(Required action): Please quote exactly the lines below from the line containing "buffers and inverters,2,0.28" to the line containing "-- cell type", both lines included, and nothing else.

----------------

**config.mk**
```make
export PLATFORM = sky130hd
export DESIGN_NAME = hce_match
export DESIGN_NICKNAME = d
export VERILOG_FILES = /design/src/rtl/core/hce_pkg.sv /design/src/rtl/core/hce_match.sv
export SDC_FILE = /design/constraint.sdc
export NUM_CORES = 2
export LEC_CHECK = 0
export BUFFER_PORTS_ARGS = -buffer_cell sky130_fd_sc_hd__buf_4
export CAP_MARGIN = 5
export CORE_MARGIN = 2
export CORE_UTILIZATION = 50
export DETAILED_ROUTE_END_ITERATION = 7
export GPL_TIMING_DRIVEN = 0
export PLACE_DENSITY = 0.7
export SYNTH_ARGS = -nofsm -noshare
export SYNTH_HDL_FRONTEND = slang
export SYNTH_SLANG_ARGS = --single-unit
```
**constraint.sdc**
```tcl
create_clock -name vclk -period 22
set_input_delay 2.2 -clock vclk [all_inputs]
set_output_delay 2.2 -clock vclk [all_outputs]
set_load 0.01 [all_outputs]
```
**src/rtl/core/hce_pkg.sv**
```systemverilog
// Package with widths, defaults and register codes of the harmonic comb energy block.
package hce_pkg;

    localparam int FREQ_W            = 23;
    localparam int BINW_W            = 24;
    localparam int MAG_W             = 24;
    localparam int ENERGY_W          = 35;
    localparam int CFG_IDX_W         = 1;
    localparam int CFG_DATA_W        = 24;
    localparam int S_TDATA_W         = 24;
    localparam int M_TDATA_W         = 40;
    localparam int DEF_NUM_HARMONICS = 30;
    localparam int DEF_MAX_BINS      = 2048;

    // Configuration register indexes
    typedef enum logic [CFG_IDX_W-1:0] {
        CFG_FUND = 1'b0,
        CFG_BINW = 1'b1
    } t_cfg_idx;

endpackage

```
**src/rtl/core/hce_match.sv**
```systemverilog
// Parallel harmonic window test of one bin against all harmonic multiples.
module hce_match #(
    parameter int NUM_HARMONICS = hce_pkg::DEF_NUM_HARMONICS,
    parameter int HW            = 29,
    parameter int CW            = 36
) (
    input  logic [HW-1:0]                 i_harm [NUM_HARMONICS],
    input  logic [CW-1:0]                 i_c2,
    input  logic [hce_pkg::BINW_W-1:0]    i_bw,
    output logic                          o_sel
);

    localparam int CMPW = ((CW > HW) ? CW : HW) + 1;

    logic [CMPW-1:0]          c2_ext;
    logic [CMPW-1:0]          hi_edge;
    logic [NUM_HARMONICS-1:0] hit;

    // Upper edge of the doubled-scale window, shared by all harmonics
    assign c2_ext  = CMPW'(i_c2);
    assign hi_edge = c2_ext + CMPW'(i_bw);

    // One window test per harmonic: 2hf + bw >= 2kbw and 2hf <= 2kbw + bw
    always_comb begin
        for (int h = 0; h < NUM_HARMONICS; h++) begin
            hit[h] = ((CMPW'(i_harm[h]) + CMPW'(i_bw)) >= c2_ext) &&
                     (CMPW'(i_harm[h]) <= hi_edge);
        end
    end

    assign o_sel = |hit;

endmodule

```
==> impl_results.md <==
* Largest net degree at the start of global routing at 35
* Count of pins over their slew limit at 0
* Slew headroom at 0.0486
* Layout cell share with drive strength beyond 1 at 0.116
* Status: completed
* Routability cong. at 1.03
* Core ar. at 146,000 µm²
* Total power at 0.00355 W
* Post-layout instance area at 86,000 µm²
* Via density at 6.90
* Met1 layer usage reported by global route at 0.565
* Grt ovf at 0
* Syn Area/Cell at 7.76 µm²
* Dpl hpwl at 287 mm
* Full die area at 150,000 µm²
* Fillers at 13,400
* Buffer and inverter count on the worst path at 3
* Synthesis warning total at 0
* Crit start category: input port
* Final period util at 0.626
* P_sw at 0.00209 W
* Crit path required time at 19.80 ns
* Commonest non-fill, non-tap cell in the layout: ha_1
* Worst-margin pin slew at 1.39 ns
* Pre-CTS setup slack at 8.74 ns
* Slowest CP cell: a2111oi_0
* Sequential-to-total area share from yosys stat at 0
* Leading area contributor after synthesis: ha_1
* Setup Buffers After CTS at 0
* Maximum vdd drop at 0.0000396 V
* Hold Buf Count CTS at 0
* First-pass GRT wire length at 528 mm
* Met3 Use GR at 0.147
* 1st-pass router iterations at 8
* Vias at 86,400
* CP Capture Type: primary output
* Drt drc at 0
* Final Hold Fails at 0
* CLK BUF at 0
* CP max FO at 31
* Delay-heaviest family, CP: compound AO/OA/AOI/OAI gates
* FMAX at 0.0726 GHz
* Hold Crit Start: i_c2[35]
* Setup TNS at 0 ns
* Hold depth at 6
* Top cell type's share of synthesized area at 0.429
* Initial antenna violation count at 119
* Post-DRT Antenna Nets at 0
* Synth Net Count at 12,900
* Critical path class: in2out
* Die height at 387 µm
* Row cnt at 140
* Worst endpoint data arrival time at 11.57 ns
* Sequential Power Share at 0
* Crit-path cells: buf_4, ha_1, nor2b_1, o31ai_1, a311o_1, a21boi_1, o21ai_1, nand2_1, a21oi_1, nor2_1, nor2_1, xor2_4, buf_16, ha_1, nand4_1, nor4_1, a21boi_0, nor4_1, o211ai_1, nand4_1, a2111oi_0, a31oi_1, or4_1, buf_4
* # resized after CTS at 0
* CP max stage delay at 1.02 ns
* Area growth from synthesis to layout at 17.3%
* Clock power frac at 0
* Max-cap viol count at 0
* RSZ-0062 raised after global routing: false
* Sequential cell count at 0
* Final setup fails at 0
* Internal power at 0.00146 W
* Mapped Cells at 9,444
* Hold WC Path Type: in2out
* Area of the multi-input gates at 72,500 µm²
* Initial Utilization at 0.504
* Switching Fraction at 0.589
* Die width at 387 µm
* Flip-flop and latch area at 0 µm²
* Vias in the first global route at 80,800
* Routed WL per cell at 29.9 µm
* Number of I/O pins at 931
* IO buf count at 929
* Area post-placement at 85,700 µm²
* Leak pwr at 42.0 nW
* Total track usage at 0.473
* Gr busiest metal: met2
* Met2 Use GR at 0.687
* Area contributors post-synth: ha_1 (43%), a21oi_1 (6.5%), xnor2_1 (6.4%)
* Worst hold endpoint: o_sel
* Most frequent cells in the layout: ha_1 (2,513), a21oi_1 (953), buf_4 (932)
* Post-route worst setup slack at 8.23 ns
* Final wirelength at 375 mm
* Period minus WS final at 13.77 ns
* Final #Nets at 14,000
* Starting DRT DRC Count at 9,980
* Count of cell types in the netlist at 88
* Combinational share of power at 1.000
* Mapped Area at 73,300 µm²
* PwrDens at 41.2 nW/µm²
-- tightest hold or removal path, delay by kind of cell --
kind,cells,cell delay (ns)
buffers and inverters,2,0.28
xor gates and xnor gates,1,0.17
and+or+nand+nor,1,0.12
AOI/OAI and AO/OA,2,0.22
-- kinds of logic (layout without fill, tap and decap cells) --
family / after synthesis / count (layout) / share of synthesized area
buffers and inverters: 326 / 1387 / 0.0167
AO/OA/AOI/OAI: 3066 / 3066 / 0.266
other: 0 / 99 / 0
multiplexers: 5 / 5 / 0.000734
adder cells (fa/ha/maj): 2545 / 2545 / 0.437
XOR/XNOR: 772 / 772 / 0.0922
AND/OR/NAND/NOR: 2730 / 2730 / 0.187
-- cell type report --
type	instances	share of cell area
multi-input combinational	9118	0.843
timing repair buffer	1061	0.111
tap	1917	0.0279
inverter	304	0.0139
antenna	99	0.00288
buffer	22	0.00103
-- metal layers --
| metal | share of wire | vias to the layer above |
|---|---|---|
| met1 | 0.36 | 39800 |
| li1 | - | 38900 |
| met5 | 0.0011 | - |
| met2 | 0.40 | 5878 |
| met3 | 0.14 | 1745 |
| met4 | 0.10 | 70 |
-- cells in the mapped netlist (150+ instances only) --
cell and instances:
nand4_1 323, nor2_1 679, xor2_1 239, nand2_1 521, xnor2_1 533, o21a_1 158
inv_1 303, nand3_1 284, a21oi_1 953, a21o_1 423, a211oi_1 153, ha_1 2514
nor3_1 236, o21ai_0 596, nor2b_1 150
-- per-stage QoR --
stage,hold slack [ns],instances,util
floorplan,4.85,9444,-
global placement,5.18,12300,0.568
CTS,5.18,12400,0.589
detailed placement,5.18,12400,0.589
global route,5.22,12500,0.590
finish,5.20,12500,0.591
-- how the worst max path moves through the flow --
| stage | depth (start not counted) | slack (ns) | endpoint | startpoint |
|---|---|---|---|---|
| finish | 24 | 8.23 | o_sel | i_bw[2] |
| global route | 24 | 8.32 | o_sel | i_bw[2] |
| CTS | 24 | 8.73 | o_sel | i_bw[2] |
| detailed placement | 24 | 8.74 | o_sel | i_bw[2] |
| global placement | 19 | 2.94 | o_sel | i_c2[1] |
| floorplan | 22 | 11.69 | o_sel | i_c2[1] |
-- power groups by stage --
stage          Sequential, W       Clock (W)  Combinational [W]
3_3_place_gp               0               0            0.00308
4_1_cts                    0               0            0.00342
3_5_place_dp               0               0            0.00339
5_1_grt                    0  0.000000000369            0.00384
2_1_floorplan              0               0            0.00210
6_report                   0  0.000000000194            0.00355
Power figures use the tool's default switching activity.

----------------

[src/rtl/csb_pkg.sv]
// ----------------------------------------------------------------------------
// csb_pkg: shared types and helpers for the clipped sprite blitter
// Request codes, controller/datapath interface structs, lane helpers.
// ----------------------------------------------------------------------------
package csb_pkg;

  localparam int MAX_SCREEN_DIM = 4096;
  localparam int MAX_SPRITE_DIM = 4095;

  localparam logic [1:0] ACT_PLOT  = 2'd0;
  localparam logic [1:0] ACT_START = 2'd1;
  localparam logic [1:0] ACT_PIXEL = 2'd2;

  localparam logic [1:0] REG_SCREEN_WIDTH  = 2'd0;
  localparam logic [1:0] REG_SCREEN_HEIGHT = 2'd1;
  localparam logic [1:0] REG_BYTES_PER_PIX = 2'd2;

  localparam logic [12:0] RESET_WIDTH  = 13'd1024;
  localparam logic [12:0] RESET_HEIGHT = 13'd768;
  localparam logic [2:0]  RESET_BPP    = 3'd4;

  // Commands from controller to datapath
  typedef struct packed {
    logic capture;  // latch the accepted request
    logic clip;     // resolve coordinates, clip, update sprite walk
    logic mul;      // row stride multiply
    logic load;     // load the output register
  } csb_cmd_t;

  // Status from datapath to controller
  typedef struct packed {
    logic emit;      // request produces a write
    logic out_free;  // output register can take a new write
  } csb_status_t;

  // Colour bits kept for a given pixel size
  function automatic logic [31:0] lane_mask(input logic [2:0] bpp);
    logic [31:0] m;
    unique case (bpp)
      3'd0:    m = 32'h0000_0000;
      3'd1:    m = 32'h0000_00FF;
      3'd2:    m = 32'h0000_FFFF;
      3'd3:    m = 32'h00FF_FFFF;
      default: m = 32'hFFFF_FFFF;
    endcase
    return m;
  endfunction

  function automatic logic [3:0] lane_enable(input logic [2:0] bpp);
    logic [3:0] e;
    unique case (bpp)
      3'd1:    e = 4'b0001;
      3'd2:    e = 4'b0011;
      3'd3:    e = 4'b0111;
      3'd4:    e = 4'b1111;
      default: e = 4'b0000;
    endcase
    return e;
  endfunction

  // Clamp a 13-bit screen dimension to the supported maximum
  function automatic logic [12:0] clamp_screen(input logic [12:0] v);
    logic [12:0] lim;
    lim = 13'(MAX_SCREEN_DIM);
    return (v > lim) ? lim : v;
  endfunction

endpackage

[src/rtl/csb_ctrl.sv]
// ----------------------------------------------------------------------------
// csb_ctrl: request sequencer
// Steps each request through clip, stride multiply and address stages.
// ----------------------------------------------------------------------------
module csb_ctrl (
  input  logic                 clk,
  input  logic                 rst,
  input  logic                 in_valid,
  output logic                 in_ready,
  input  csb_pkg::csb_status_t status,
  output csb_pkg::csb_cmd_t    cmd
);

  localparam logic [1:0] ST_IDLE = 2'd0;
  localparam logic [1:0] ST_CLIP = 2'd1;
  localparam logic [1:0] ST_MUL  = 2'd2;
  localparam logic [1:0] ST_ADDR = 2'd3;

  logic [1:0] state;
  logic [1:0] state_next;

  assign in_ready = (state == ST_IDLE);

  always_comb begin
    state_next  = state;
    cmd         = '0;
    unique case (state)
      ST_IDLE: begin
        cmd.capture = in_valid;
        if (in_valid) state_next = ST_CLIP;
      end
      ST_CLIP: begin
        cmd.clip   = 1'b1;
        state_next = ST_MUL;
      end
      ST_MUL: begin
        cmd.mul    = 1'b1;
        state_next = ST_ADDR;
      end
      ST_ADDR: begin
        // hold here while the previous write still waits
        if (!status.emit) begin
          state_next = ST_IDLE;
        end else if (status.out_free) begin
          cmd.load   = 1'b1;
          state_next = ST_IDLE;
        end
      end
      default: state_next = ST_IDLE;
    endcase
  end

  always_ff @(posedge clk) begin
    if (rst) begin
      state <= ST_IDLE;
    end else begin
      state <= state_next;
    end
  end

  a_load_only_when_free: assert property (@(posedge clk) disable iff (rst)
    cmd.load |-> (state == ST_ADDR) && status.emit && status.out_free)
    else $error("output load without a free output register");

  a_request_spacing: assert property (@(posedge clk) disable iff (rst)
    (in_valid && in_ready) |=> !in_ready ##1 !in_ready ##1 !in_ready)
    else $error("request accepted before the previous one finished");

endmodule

----------------

(Answer to this exercise):
buffers and inverters,2,0.28
xor gates and xnor gates,1,0.17
and+or+nand+nor,1,0.12
AOI/OAI and AO/OA,2,0.22
-- kinds of logic (layout without fill, tap and decap cells) --
family / after synthesis / count (layout) / share of synthesized area
buffers and inverters: 326 / 1387 / 0.0167
AO/OA/AOI/OAI: 3066 / 3066 / 0.266
other: 0 / 99 / 0
multiplexers: 5 / 5 / 0.000734
adder cells (fa/ha/maj): 2545 / 2545 / 0.437
XOR/XNOR: 772 / 772 / 0.0922
AND/OR/NAND/NOR: 2730 / 2730 / 0.187
-- cell type report --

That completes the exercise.